Preferably the first fluid transporter comprises at least one pipe.
The pipe may have a round cross-section, or any other shape as to
be designed in a compact way, as to fit into desired dimensions for
easy advancing the cutter head segment into the mining shaft. The
first fluid transporter may be made of various materials.
Preferably the first fluid transporter is at least partly made from
steel, which provides the first fluid transporter sufficient
strength.
[0008] In another preferred embodiment, the fluid distribution
chamber is opened to the environment with an intermediate strainer,
for preventing objects greater than a predetermined size entering
the fluid transporter. This prevents unwanted obstruction of the
first fluid transporter by objects, especially mined material. The
grid of the strainer can be chosen dependent on the specific mining
and material conditions as well as on the fluid transporter
characteristics, such as the dimensions of a cross-section of the
fluid transporter. As an example, the grid of the strainer is
dimensioned such that it prevents objects entering the first fluid
transporter fitting through a rectangular grid of approximately
20.times.20 or 25.times.25 mm.
[0009] The cutter head segment may be designed in various ways.

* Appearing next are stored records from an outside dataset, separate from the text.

==> src/logic/usb_phy_macros.svh <==
// USB PHY constants.
// Full-speed bit timing, stuffing, disconnect detection and sync byte.

`ifndef USB_PHY_MACROS_SVH
`define USB_PHY_MACROS_SVH

// Clock cycles per full-speed bit at 48 MHz.
`define USB_OVERSAMPLE 4

// Consecutive ones after which a zero is stuffed.
`define USB_STUFF_LIMIT 6

// SE0 length in synchronized cycles that flags disconnect, about 2.6 us.
`define USB_DISCON_CYCLES 127

// Sync byte, sent least significant bit first.
`define USB_SYNC_BYTE 8'h80

`endif
==> src/logic/usb_phy_pkg.sv <==
// USB PHY types.
// Line samples, line drive, state machine encodings and counter widths.

`default_nettype none

`include "usb_phy_macros.svh"

package usb_phy_pkg;

	typedef logic [7:0] usb_byte_t; // One data byte.
	typedef logic [1:0] line_state_t; // Ordered {vm, vp}. SE0 is 0, J is 1, K is 2.

	// Position inside one bit time.
	typedef logic [$clog2(`USB_OVERSAMPLE)-1:0] bit_phase_t;
	typedef logic [$clog2(`USB_DISCON_CYCLES+1)-1:0] discon_cnt_t; // SE0 run length.

	// One port's synchronized receiver sample.
	typedef struct packed {
		logic rcv; // Differential receiver.
		logic vp;
		logic vm;
	} usb_line_t;

	// Serializer drive, shared by both ports.
	typedef struct packed {
		logic dp;
		logic dm;
		logic oe; // Active high here, inverted at the pads.
	} usb_drive_t;

	typedef enum logic [1:0] {tx_st_idle, tx_st_data, tx_st_eop_se0, tx_st_eop_j} tx_state_e;
	typedef enum logic [1:0] {rx_st_idle, rx_st_sync, rx_st_data, rx_st_eop} rx_state_e;

endpackage

`default_nettype wire

==> src/logic/usb_phy.sv <==
// Two-port full-speed USB PHY.
// One serializer and one deserializer shared between ports A and B.

`default_nettype none

module usb_phy (
	input  wire                         usb_clk,
	input  wire                         usb_rst,
	input  wire                         usba_rcv,
	input  wire                         usba_vp_in,
	input  wire                         usba_vm_in,
	input  wire                         usbb_rcv,
	input  wire                         usbb_vp_in,
	input  wire                         usbb_vm_in,
	input  wire                         port_sel_rx,
	input  wire [1:0]                   port_sel_tx,
	input  wire usb_phy_pkg::usb_byte_t tx_data,
	input  wire                         tx_valid,
	input  wire [1:0]                   generate_reset,
	input  wire                         generate_eop,
	output logic                        usba_vp_out,
	output logic                        usba_vm_out,
	output logic                        usba_oe_n,
	output logic                        usbb_vp_out,
	output logic                        usbb_vm_out,
	output logic                        usbb_oe_n,
	output logic                        usba_discon,
	output logic                        usbb_discon,
	output usb_phy_pkg::line_state_t    line_state_a,
	output usb_phy_pkg::line_state_t    line_state_b,
	output logic                        tx_ready,
	output logic                        tx_busy,
	output usb_phy_pkg::usb_byte_t      rx_data,
	output logic                        rx_valid,
	output logic                        rx_active
);

	import usb_phy_pkg::*;

	usb_line_t  line_a; // Synchronized port samples.
	usb_line_t  line_b;
	usb_line_t  rx_line; // Selected receive port.
	usb_drive_t tx_drive;
	logic       rx_block;

	usb_line_monitor monitor_a (.usb_clk, .usb_rst, .rcv(usba_rcv), .vp(usba_vp_in),
		.vm(usba_vm_in), .line(line_a), .line_state(line_state_a), .discon(usba_discon));

	usb_line_monitor monitor_b (.usb_clk, .usb_rst, .rcv(usbb_rcv), .vp(usbb_vp_in),
		.vm(usbb_vm_in), .line(line_b), .line_state(line_state_b), .discon(usbb_discon));

	usb_tx_serializer tx_serializer (.usb_clk, .usb_rst, .tx_data, .tx_valid,
		.generate_eop, .tx_ready, .tx_drive);

	usb_rx_deserializer rx_deserializer (.usb_clk, .usb_rst, .rx_line, .rx_block,
		.rx_data, .rx_valid, .rx_active);

	usb_phy_ctrl ctrl (.usb_clk, .usb_rst, .port_sel_rx, .port_sel_tx, .generate_reset,
		.tx_valid, .generate_eop, .tx_drive, .line_a, .line_b, .rx_line, .rx_block,
		.tx_busy, .usba_vp_out, .usba_vm_out, .usba_oe_n, .usbb_vp_out, .usbb_vm_out,
		.usbb_oe_n);

endmodule

`default_nettype wire

==> src/logic/usb_phy_ctrl.sv <==
// USB PHY control.
// Routes the serializer drive to the selected ports, forces SE0 for bus reset,
// picks the receive port, blanks reception during own transmit, tracks busy.

`default_nettype none

module usb_phy_ctrl (
	input  wire                     usb_clk,
	input  wire                     usb_rst,
	input  wire                     port_sel_rx,
	input  wire [1:0]               port_sel_tx,
	input  wire [1:0]               generate_reset,
	input  wire                     tx_valid,
	input  wire                     generate_eop,
	input  wire usb_phy_pkg::usb_drive_t tx_drive,
	input  wire usb_phy_pkg::usb_line_t  line_a,
	input  wire usb_phy_pkg::usb_line_t  line_b,
	output usb_phy_pkg::usb_line_t  rx_line,
	output logic                    rx_block,
	output logic                    tx_busy,
	output logic                    usba_vp_out,
	output logic                    usba_vm_out,
	output logic                    usba_oe_n,
	output logic                    usbb_vp_out,
	output logic                    usbb_vm_out,
	output logic                    usbb_oe_n
);

	logic [1:0] port_en; // Bit 0 is port A, bit 1 is port B.
	logic       oe_d1; // First stage of the blanking delay.

	assign rx_line = port_sel_rx ? line_b : line_a; // Receive port select.

	// A port drives when selected for transmit or held in bus reset.
	assign port_en = ({2{tx_drive.oe}} & port_sel_tx) | generate_reset;

	// Bus reset overrides the data with SE0.
	assign usba_oe_n   = ~port_en[0];
	assign usba_vp_out = tx_drive.dp & ~generate_reset[0];
	assign usba_vm_out = tx_drive.dm & ~generate_reset[0];
	assign usbb_oe_n   = ~port_en[1];
	assign usbb_vp_out = tx_drive.dp & ~generate_reset[1];
	assign usbb_vm_out = tx_drive.dm & ~generate_reset[1];

	// Our own packet loops back through the pads and the two-stage
	// synchronizer, so the blanking follows oe by the same two cycles.
	always_ff @(posedge usb_clk) begin
		if (usb_rst) begin
			oe_d1    <= 1'b0;
			rx_block <= 1'b0;
			tx_busy  <= 1'b0;
		end else begin
			oe_d1    <= tx_drive.oe;
			rx_block <= oe_d1;
			if (generate_eop | tx_valid)
				tx_busy <= 1'b1; // Request seen.
			else if (oe_d1 & ~tx_drive.oe)
				tx_busy <= 1'b0; // Cycle after oe fell.
		end
	end

endmodule

`default_nettype wire

==> src/logic/usb_rx_deserializer.sv <==
// USB receive deserializer.
// Recovers bit timing from 4x oversampling, finds sync, undoes NRZI and
// bit stuffing, and assembles bytes while rx_active is high.

`default_nettype none

`include "usb_phy_macros.svh"

module usb_rx_deserializer (
	input  wire                        usb_clk,
	input  wire                        usb_rst,
	input  wire usb_phy_pkg::usb_line_t rx_line,
	input  wire                        rx_block,
	output usb_phy_pkg::usb_byte_t     rx_data,
	output logic                       rx_valid,
	output logic                       rx_active
);

	import usb_phy_pkg::*;

	localparam bit_phase_t mid_phase  = bit_phase_t'(`USB_OVERSAMPLE / 2);
	localparam bit_phase_t last_phase = bit_phase_t'(`USB_OVERSAMPLE - 1);

	rx_state_e  state;
	bit_phase_t phase; // Cycles since the last edge, modulo one bit.
	logic       rcv_d; // Previous rcv, for edge detection.
	logic       last_rcv; // Level of the previous sampled bit.
	usb_byte_t  shreg; // Newest bit enters at the top.
	usb_byte_t  shreg_next;
	logic [2:0] bit_cnt;
	logic [2:0] ones; // Run of decoded ones.
	logic       se0;
	logic       sample;
	logic       rx_bit;
	logic       stuffed;
	logic       byte_done;

	assign se0        = ~rx_line.vp & ~rx_line.vm;
	assign sample     = (phase == mid_phase); // Middle of the bit.
	assign rx_bit     = (rx_line.rcv == last_rcv); // No change decodes as one.
	assign shreg_next = {rx_bit, shreg[7:1]};
	assign stuffed    = (ones == 3'(`USB_STUFF_LIMIT)); // This bit gets dropped.
	assign byte_done  = sample & ~rx_block & (state == rx_st_data) & ~se0 & ~stuffed
		& (bit_cnt == 3'd7);
	assign rx_active  = (state == rx_st_data);

	always_ff @(posedge usb_clk) begin
		rcv_d <= rx_line.rcv;
	end

	always_ff @(posedge usb_clk) begin
		if (usb_rst) begin
			state    <= rx_st_idle;
			phase    <= '0;
			last_rcv <= 1'b1;
			bit_cnt  <= '0;
			ones     <= '0;
			rx_valid <= 1'b0;
		end else begin
			rx_valid <= byte_done;
			// Every edge re-aligns the phase.
			if (rx_line.rcv != rcv_d)
				phase <= bit_phase_t'(1);
			else if (phase == last_phase)
				phase <= '0;
			else
				phase <= phase + 1'b1;

			if (rx_block) begin
				state    <= rx_st_idle; // Our own packet is on the line.
				last_rcv <= 1'b1;
			end else begin
				case (state)
					rx_st_idle: begin
						if (sample) begin
							last_rcv <= rx_line.rcv;
							if (!se0 && !rx_line.rcv)
								state <= rx_st_sync; // First K after idle.
						end
					end
					rx_st_sync: begin
						if (sample) begin
							last_rcv <= rx_line.rcv;
							if (se0)
								state <= rx_st_idle;
							else if (rx_bit) begin
								// The only one in sync is its final K K.
								if (shreg_next == `USB_SYNC_BYTE) begin
									state   <= rx_st_data;
									bit_cnt <= '0;
									ones    <= 3'd1;
								end else
									state <= rx_st_idle;
							end
						end
					end
					rx_st_data: begin
						if (sample) begin
							last_rcv <= rx_line.rcv;
							if (se0)
								state <= rx_st_eop;
							else if (stuffed)
								ones <= '0;
							else begin
								ones    <= rx_bit ? ones + 3'd1 : '0;
								bit_cnt <= bit_cnt + 3'd1;
							end
						end
					end
					default: begin
						if (!se0)
							state <= rx_st_idle; // Back to J.
					end
				endcase
			end
		end
	end

	// Payload. The K that leaves idle counts as the first zero of sync.
	always_ff @(posedge usb_clk) begin
		if (sample) begin
			if (state == rx_st_idle)
				shreg <= 8'h7f;
			else if (state == rx_st_sync || (state == rx_st_data && !stuffed))
				shreg <= shreg_next;
		end
		if (byte_done)
			rx_data <= shreg_next;
	end

endmodule

`default_nettype wire

==> src/logic/usb_tx_serializer.sv <==
// USB transmit serializer.
// Shifts bytes out LSB first with bit stuffing and NRZI, closes each packet
// with EOP, and sends a lone EOP on request for keep-alive.

`default_nettype none

`include "usb_phy_macros.svh"

module usb_tx_serializer (
	input  wire                        usb_clk,
	input  wire                        usb_rst,
	input  wire usb_phy_pkg::usb_byte_t tx_data,
	input  wire                        tx_valid,
	input  wire                        generate_eop,
	output logic                       tx_ready,
	output usb_phy_pkg::usb_drive_t    tx_drive
);

	import usb_phy_pkg::*;

	localparam bit_phase_t last_phase = bit_phase_t'(`USB_OVERSAMPLE - 1);

	tx_state_e  state;
	bit_phase_t phase; // Cycle within the current bit.
	usb_byte_t  shreg; // Bit 0 is the bit on the line.
	logic [2:0] bit_idx; // Data bit index, or EOP SE0 bit count.
	logic [2:0] ones; // Run of ones sent so far.
	logic       level; // NRZI line level, 1 is J.
	logic       bit_end;
	logic       stuff;
	logic       byte_end;
	logic       next_bit;

	assign bit_end  = (phase == last_phase);
	assign stuff    = (ones == 3'(`USB_STUFF_LIMIT)); // Next bit is a stuffed zero.
	assign byte_end = bit_end & ~stuff & (bit_idx == 3'd7);
	assign next_bit = byte_end ? tx_data[0] : shreg[1];

	// Load strobe, also the acknowledge to the host.
	assign tx_ready = tx_valid & ((state == tx_st_idle) | ((state == tx_st_data) & byte_end));

	always_ff @(posedge usb_clk) begin
		if (usb_rst) begin
			state   <= tx_st_idle;
			phase   <= '0;
			bit_idx <= '0;
			ones    <= '0;
			level   <= 1'b1;
		end else begin
			phase <= (state == tx_st_idle || bit_end) ? '0 : phase + 1'b1;
			case (state)
				tx_st_idle: begin
					if (tx_ready) begin
						// Packet starts from J, so a one stays J and a zero goes K.
						state   <= tx_st_data;
						level   <= tx_data[0];
						ones    <= {2'b00, tx_data[0]};
						bit_idx <= '0;
					end else if (generate_eop) begin
						state   <= tx_st_eop_se0; // Keep-alive.
						bit_idx <= '0;
					end
				end
				tx_st_data: begin
					if (bit_end) begin
						if (stuff) begin
							level <= ~level;
							ones  <= '0;
						end else if (byte_end && !tx_valid) begin
							state   <= tx_st_eop_se0; // Host ran dry.
							bit_idx <= '0;
						end else begin
							level   <= next_bit ? level : ~level; // Zero toggles.
							ones    <= next_bit ? ones + 3'd1 : '0;
							bit_idx <= bit_idx + 3'd1; // Wraps to 0 on a new byte.
						end
					end
				end
				tx_st_eop_se0: begin
					if (bit_end) begin
						if (bit_idx[0])
							state <= tx_st_eop_j; // Two SE0 bits done.
						bit_idx <= bit_idx + 3'd1;
					end
				end
				default: begin
					if (bit_end)
						state <= tx_st_idle;
				end
			endcase
		end
	end

	// Payload shifter.
	always_ff @(posedge usb_clk) begin
		if (tx_ready)
			shreg <= tx_data;
		else if (state == tx_st_data && bit_end && !stuff)
			shreg <= shreg >> 1;
	end

	always_comb begin
		tx_drive.oe = (state != tx_st_idle);
		tx_drive.dp = 1'b1; // J unless told otherwise.
		tx_drive.dm = 1'b0;
		case (state)
			tx_st_data: begin
				tx_drive.dp = level;
				tx_drive.dm = ~level;
			end
			tx_st_eop_se0: begin
				tx_drive.dp = 1'b0;
				tx_drive.dm = 1'b0;
			end
			default: ;
		endcase
	end

endmodule

`default_nettype wire

==> src/logic/usb_line_monitor.sv <==
// USB line monitor.
// Synchronizes one port's receiver inputs and flags disconnect on long SE0.

`default_nettype none

`include "usb_phy_macros.svh"

module usb_line_monitor (
	input  wire                       usb_clk,
	input  wire                       usb_rst,
	input  wire                       rcv,
	input  wire                       vp,
	input  wire                       vm,
	output usb_phy_pkg::usb_line_t    line,
	output usb_phy_pkg::line_state_t  line_state,
	output logic                      discon
);

	import usb_phy_pkg::*;

	usb_line_t   line_meta; // First synchronizer stage.
	discon_cnt_t se0_cnt; // Consecutive SE0 cycles.

	// Two flops on the asynchronous pad inputs.
	always_ff @(posedge usb_clk) begin
		line_meta <= '{rcv: rcv, vp: vp, vm: vm};
		line      <= line_meta;
	end

	assign line_state = {line.vm, line.vp};

	assign discon = (se0_cnt == discon_cnt_t'(`USB_DISCON_CYCLES)); // Counter saturated.

	// Any non-SE0 state restarts the count.
	always_ff @(posedge usb_clk) begin
		if (usb_rst)
			se0_cnt <= '0;
		else if (line_state != 2'b00)
			se0_cnt <= '0;
		else if (!discon)
			se0_cnt <= se0_cnt + 1'b1;
	end

endmodule

`default_nettype wire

Preferably, the cutter head segment comprises an equipment chamber,
whereby the distribution chamber is located below such equipment
chamber. The lower positioning of the distribution chamber keeps
the equipment chamber at least partially dry and maintains lower
liquid levels in the mining shaft near the cutter head. A lower
liquid level in the equipment chamber will likely result in less
damage to the equipment, such as gathering arms, transmissions et
cetera installed in the equipment chamber.

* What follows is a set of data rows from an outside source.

## src/rtl/armExecPkg.sv

```systemverilog
package armExecPkg;

  // ====================
  // Opcodes
  // ====================

  // ALU operations in ARM data-processing encoding
  typedef enum logic [3:0] {
    AND = 4'h0,
    EOR = 4'h1,
    SUB = 4'h2,
    RSB = 4'h3,
    ADD = 4'h4,
    ADC = 4'h5,
    SBC = 4'h6,
    ORR = 4'hC,
    MOV = 4'hD,
    BIC = 4'hE,
    MVN = 4'hF
  } aluOp_e;

  // Shift types for operand B
  typedef enum logic [1:0] {
    LSL = 2'b00,
    LSR = 2'b01,
    ASR = 2'b10,
    ROR = 2'b11
  } shiftOp_e;

  // Which unit's result is written back
  typedef enum logic {
    UNIT_ALU  = 1'b0,
    UNIT_MULT = 1'b1
  } unitSel_e;

  // ====================
  // Flags and tags
  // ====================

  // Bit positions in a 4-bit NZCV vector
  localparam int FlagN = 3;
  localparam int FlagZ = 2;
  localparam int FlagC = 1;
  localparam int FlagV = 0;

  localparam int RegTagWidth = 4;
  // Edges from accepted operation to result strobe
  localparam int ExecLatency = 3;

endpackage

```

## src/rtl/shiftAlu.sv

```systemverilog
module shiftAlu import armExecPkg::*; #(
  parameter int DataWidth = 32
) (
  input  logic                         clk,
  input  logic                         rstN,
  input  logic                         opValid,
  input  aluOp_e                       aluOp,
  input  shiftOp_e                     shiftOp,
  input  logic [$clog2(DataWidth)-1:0] shiftAmount,
  input  logic [DataWidth-1:0]         operandA,
  input  logic [DataWidth-1:0]         operandB,
  input  logic [3:0]                   flagsIn,
  output logic [DataWidth-1:0]         aluResult,
  output logic [3:0]                   aluFlags
);

  // Shifter
  logic [DataWidth:0]     lslExt;
  logic [DataWidth:0]     lsrExt;
  logic [DataWidth:0]     asrExt;
  logic [2*DataWidth-1:0] rorExt;
  logic [DataWidth-1:0]   shiftedB;
  logic                   shiftCarry;

  // Stage 1 registers
  logic                 s1Valid;
  aluOp_e               s1AluOp;
  logic [DataWidth-1:0] s1OperandA;
  logic [DataWidth-1:0] s1ShiftedB;
  logic                 s1ShiftCarry;
  logic                 s1CarryIn;
  logic                 s1OverflowIn;

  // ALU
  logic [DataWidth-1:0] addA;
  logic [DataWidth-1:0] addB;
  logic                 addCin;
  logic [DataWidth:0]   addSum;
  logic                 isArith;
  logic [DataWidth-1:0] aluNext;
  logic [3:0]           flagsNext;

  // ====================
  // Stage 1 shifter
  // ====================

  // Extra bit on each side catches the last bit shifted out
  assign lslExt = {1'b0, operandB} << shiftAmount;
  assign lsrExt = {operandB, 1'b0} >> shiftAmount;
  assign asrExt = $signed({operandB, 1'b0}) >>> shiftAmount;
  assign rorExt = {operandB, operandB} >> shiftAmount;

  always_comb begin
    shiftedB   = operandB;
    shiftCarry = flagsIn[FlagC];
    if (shiftAmount != '0) begin
      unique case (shiftOp)
        LSL: begin
          shiftedB   = lslExt[DataWidth-1:0];
          shiftCarry = lslExt[DataWidth];
        end
        LSR: begin
          shiftedB   = lsrExt[DataWidth:1];
          shiftCarry = lsrExt[0];
        end
        ASR: begin
          shiftedB   = asrExt[DataWidth:1];
          shiftCarry = asrExt[0];
        end
        ROR: begin
          shiftedB   = rorExt[DataWidth-1:0];
          shiftCarry = rorExt[DataWidth-1];
        end
      endcase
    end
  end

  always_ff @(posedge clk or negedge rstN) begin
    if (!rstN) begin
      s1Valid <= 1'b0;
    end else begin
      s1Valid <= opValid;
    end
  end

  always_ff @(posedge clk) begin
    if (opValid) begin
      s1AluOp      <= aluOp;
      s1OperandA   <= operandA;
      s1ShiftedB   <= shiftedB;
      s1ShiftCarry <= shiftCarry;
      s1CarryIn    <= flagsIn[FlagC];
      s1OverflowIn <= flagsIn[FlagV];
    end
  end

  // ====================
  // Stage 2 ALU
  // ====================

  // Subtraction is A + ~B + carry, so C means no borrow
  always_comb begin
    addA    = s1OperandA;
    addB    = s1ShiftedB;
    addCin  = 1'b0;
    isArith = 1'b1;
    case (s1AluOp)
      ADD: addCin = 1'b0;
      ADC: addCin = s1CarryIn;
      SUB: begin
        addB   = ~s1ShiftedB;
        addCin = 1'b1;
      end
      SBC: begin
        addB   = ~s1ShiftedB;
        addCin = s1CarryIn;
      end
      RSB: begin
        addA   = s1ShiftedB;
        addB   = ~s1OperandA;
        addCin = 1'b1;
      end
      default: isArith = 1'b0;
    endcase
  end

  assign addSum = {1'b0, addA} + {1'b0, addB} + {{DataWidth{1'b0}}, addCin};

  always_comb begin
    case (s1AluOp)
      AND:     aluNext = s1OperandA & s1ShiftedB;
      EOR:     aluNext = s1OperandA ^ s1ShiftedB;
      ORR:     aluNext = s1OperandA | s1ShiftedB;
      BIC:     aluNext = s1OperandA & ~s1ShiftedB;
      MVN:     aluNext = ~s1ShiftedB;
      default: aluNext = isArith ? addSum[DataWidth-1:0] : s1ShiftedB;
    endcase

    flagsNext[FlagN] = aluNext[DataWidth-1];
    flagsNext[FlagZ] = (aluNext == '0);
    if (isArith) begin
      flagsNext[FlagC] = addSum[DataWidth];
      // Same-sign inputs with a result of the other sign
      flagsNext[FlagV] = (addA[DataWidth-1] == addB[DataWidth-1]) &&
                         (addSum[DataWidth-1] != addA[DataWidth-1]);
    end else begin
      flagsNext[FlagC] = s1ShiftCarry;
      flagsNext[FlagV] = s1OverflowIn;
    end
  end

  always_ff @(posedge clk) begin
    if (s1Valid) begin
      aluResult <= aluNext;
      aluFlags  <= flagsNext;
    end
  end

endmodule

```

## src/rtl/multiplyUnit.sv

```systemverilog
module multiplyUnit #(
  parameter int DataWidth = 32
) (
  input  logic                 clk,
  input  logic                 rstN,
  input  logic                 opValid,
  input  logic                 accumulate,
  input  logic [DataWidth-1:0] operandA,
  input  logic [DataWidth-1:0] operandB,
  input  logic [DataWidth-1:0] operandC,
  output logic [DataWidth-1:0] multResult,
  output logic [1:0]           multNZ
);

  localparam int HalfWidth = DataWidth / 2;

  // Partial products for the low and high halves of operand B
  logic [DataWidth-1:0] partLow;
  logic [HalfWidth-1:0] partHigh;

  // Stage 1 registers
  logic                 s1Valid;
  logic [DataWidth-1:0] s1PartLow;
  logic [HalfWidth-1:0] s1PartHigh;
  logic [DataWidth-1:0] s1OperandC;
  logic                 s1Accumulate;

  logic [DataWidth-1:0] product;
  logic [DataWidth-1:0] productNext;

  // ====================
  // Stage 1
  // ====================

  assign partLow = operandA * operandB[HalfWidth-1:0];
  // Only the low half survives the shift into the truncated product
  assign partHigh = operandA[HalfWidth-1:0] * operandB[DataWidth-1:HalfWidth];

  always_ff @(posedge clk or negedge rstN) begin
    if (!rstN) begin
      s1Valid <= 1'b0;
    end else begin
      s1Valid <= opValid;
    end
  end

  always_ff @(posedge clk) begin
    if (opValid) begin
      s1PartLow    <= partLow;
      s1PartHigh   <= partHigh;
      s1OperandC   <= operandC;
      s1Accumulate <= accumulate;
    end
  end

  // ====================
  // Stage 2
  // ====================

  assign product     = s1PartLow + {s1PartHigh, {HalfWidth{1'b0}}};
  assign productNext = s1Accumulate ? product + s1OperandC : product;

  always_ff @(posedge clk) begin
    if (s1Valid) begin
      multResult <= productNext;
      // N in bit 1, Z in bit 0
      multNZ     <= {productNext[DataWidth-1], productNext == '0};
    end
  end

endmodule

```

## src/rtl/resultMerge.sv

```systemverilog
module resultMerge import armExecPkg::*; #(
  parameter int DataWidth = 32
) (
  input  logic                   clk,
  input  logic                   rstN,
  input  logic                   opValid,
  input  logic                   setFlags,
  input  unitSel_e               unitSel,
  input  logic [RegTagWidth-1:0] destReg,
  input  logic [3:0]             flagsIn,
  input  logic [DataWidth-1:0]   aluResult,
  input  logic [DataWidth-1:0]   multResult,
  input  logic [3:0]             aluFlags,
  input  logic [1:0]             multNZ,
  output logic                   resultValid,
  output logic                   flagsWrite,
  output logic [DataWidth-1:0]   result,
  output logic [RegTagWidth-1:0] resultDest,
  output logic [3:0]             flagsOut
);

  // Tag pipeline
  logic                   s1Valid;
  logic                   s1SetFlags;
  unitSel_e               s1UnitSel;
  logic [RegTagWidth-1:0] s1DestReg;
  logic [3:0]             s1FlagsIn;
  logic                   s2Valid;
  logic                   s2SetFlags;
  unitSel_e               s2UnitSel;
  logic [RegTagWidth-1:0] s2DestReg;
  logic [3:0]             s2FlagsIn;

  logic [DataWidth-1:0] resultSel;
  logic [3:0]           flagsSel;

  // ====================
  // Tag pipeline
  // ====================

  always_ff @(posedge clk or negedge rstN) begin
    if (!rstN) begin
      s1Valid <= 1'b0;
      s2Valid <= 1'b0;
    end else begin
      s1Valid <= opValid;
      s2Valid <= s1Valid;
    end
  end

  always_ff @(posedge clk) begin
    if (opValid) begin
      s1SetFlags <= setFlags;
      s1UnitSel  <= unitSel;
      s1DestReg  <= destReg;
      s1FlagsIn  <= flagsIn;
    end
    if (s1Valid) begin
      s2SetFlags <= s1SetFlags;
      s2UnitSel  <= s1UnitSel;
      s2DestReg  <= s1DestReg;
      s2FlagsIn  <= s1FlagsIn;
    end
  end

  // ====================
  // Select and output
  // ====================

  // Multiply keeps C and V from its own incoming flags
  always_comb begin
    if (s2UnitSel == UNIT_MULT) begin
      resultSel        = multResult;
      flagsSel[FlagN]  = multNZ[1];
      flagsSel[FlagZ]  = multNZ[0];
      flagsSel[FlagC]  = s2FlagsIn[FlagC];
      flagsSel[FlagV]  = s2FlagsIn[FlagV];
    end else begin
      resultSel = aluResult;
      flagsSel  = aluFlags;
    end
  end

  always_ff @(posedge clk or negedge rstN) begin
    if (!rstN) begin
      resultValid <= 1'b0;
      flagsWrite  <= 1'b0;
      result      <= '0;
      resultDest  <= '0;
      flagsOut    <= '0;
    end else begin
      resultValid <= s2Valid;
      flagsWrite  <= s2Valid & s2SetFlags;
      if (s2Valid) begin
        result     <= resultSel;
        resultDest <= s2DestReg;
        flagsOut   <= flagsSel;
      end
    end
  end

endmodule

```

## src/rtl/execUnit.sv

```systemverilog
module execUnit import armExecPkg::*; #(
  parameter int DataWidth = 32
) (
  input  logic                         clk,
  input  logic                         rstN,
  input  logic                         opValid,
  input  unitSel_e                     unitSel,
  input  aluOp_e                       aluOp,
  input  shiftOp_e                     shiftOp,
  input  logic [$clog2(DataWidth)-1:0] shiftAmount,
  input  logic [DataWidth-1:0]         operandA,
  input  logic [DataWidth-1:0]         operandB,
  input  logic [DataWidth-1:0]         operandC,
  input  logic                         accumulate,
  input  logic                         setFlags,
  input  logic [RegTagWidth-1:0]       destReg,
  input  logic [3:0]                   flagsIn,
  output logic                         resultValid,
  output logic [DataWidth-1:0]         result,
  output logic [RegTagWidth-1:0]       resultDest,
  output logic [3:0]                   flagsOut,
  output logic                         flagsWrite
);

  // Unit results into the merge stage
  logic [DataWidth-1:0] aluResult;
  logic [3:0]           aluFlags;
  logic [DataWidth-1:0] multResult;
  logic [1:0]           multNZ;

  // ====================
  // Execution units
  // ====================

  // Both units compute every operation
  shiftAlu #(.DataWidth(DataWidth)) uShiftAlu (
    .clk         (clk),
    .rstN        (rstN),
    .opValid     (opValid),
    .aluOp       (aluOp),
    .shiftOp     (shiftOp),
    .shiftAmount (shiftAmount),
    .operandA    (operandA),
    .operandB    (operandB),
    .flagsIn     (flagsIn),
    .aluResult   (aluResult),
    .aluFlags    (aluFlags)
  );

  multiplyUnit #(.DataWidth(DataWidth)) uMultiply (
    .clk        (clk),
    .rstN       (rstN),
    .opValid    (opValid),
    .accumulate (accumulate),
    .operandA   (operandA),
    .operandB   (operandB),
    .operandC   (operandC),
    .multResult (multResult),
    .multNZ     (multNZ)
  );

  // ====================
  // Merge and output
  // ====================

  resultMerge #(.DataWidth(DataWidth)) uMerge (
    .clk         (clk),
    .rstN        (rstN),
    .opValid     (opValid),
    .setFlags    (setFlags),
    .unitSel     (unitSel),
    .destReg     (destReg),
    .flagsIn     (flagsIn),
    .aluResult   (aluResult),
    .multResult  (multResult),
    .aluFlags    (aluFlags),
    .multNZ      (multNZ),
    .resultValid (resultValid),
    .flagsWrite  (flagsWrite),
    .result      (result),
    .resultDest  (resultDest),
    .flagsOut    (flagsOut)
  );

endmodule

```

[0010] In another embodiment the first fluid transporter is
provided with at least one flexible coupling. As the cutter head is
movable connected to the frame, it allows adjusting the orientation
of the first fluid transporter in relation to the advancing
direction of the cutter head. Preferably, the first fluid
transporter (firmly connected to the frame) is hingedly connected
to the distribution chamber (which in turn may be firmly connected
to the equipment chamber). In this configuration, both the first
fluid transporter and the equipment chamber are able to follow the
direction of movement of the cutter head without being extremely
vulnerable, in accordance with the rotatable freedom of movement of
the frame and the equipment chamber.
[0011] It is advantageous to provide the cutter head segment with
at least one sensor for detecting fluid. The signal obtained by the
fluid sensor may be used for controlling the fluid transport. If
for example the sensor detects that the liquid level is above a
predetermined level, fluid flow away from the cutter head may be
increased. Preferably, the fluid sensor is at least partly covered
by a housing. This provides increased reliability, as the housing
prevents damage to the fluid sensor. The fluid sensor may be
designed in various ways. Preferably the fluid sensor comprises a
pressure sensor for detecting a liquid level, as it measures the
pressure of a column of liquid. The pressure can thus be used for
calculating the liquid level. The fluid sensor may also comprise a
gas sensor, for detecting specific gas types. The signal provided
by the gas sensor may be used for transporting a neutralization
fluid (liquids and or gasses) towards the cutter head segment. The
cutter head segment may also be provided with at least one liquid
sensor, such as a liquid level sensor, together with a gas
sensor.
[0012] The invention also provides a pump segment for use as a
following segment in a train of conveyor segments for high wall
mining following a cutter head segment according to the invention,
comprising: a housing, at least one conveyor connected to the
housing for transporting mined material between opposite sides of
the pump segment, a second fluid transporter connected to the
housing for transporting fluid between opposite sides of the pump
segment, incorporating at least one pump and at least one front
connector and at least one rear connector for connecting the second
fluid transporter to adjacent fluid transporters. The pump segment
according to the invention can advantageously be used in
cooperation with the cutter head segment according to the
invention. Although it is not excluded that the cutter head segment
comprises a driving element for the transport of fluid, such as a
pump, it is advantageous to provide a separate pump segment, for
driving fluid away and/or to the cutter head segment. This makes
the train of conveyor segments for high wall mining more flexible
in use and allows for easy and quicker replacement in case of
damage to either the cutter head segment or the pump segment. A
further reason for providing separate cutter head and pump segments
is that this enables the use of larger additional parts; the
available space for all additional parts (e.g. distribution
chambers, pumps, swiveling connections and so on) in a single
segment is very limited, this limitation is taken away with the use
of separate cutter head and pump segments.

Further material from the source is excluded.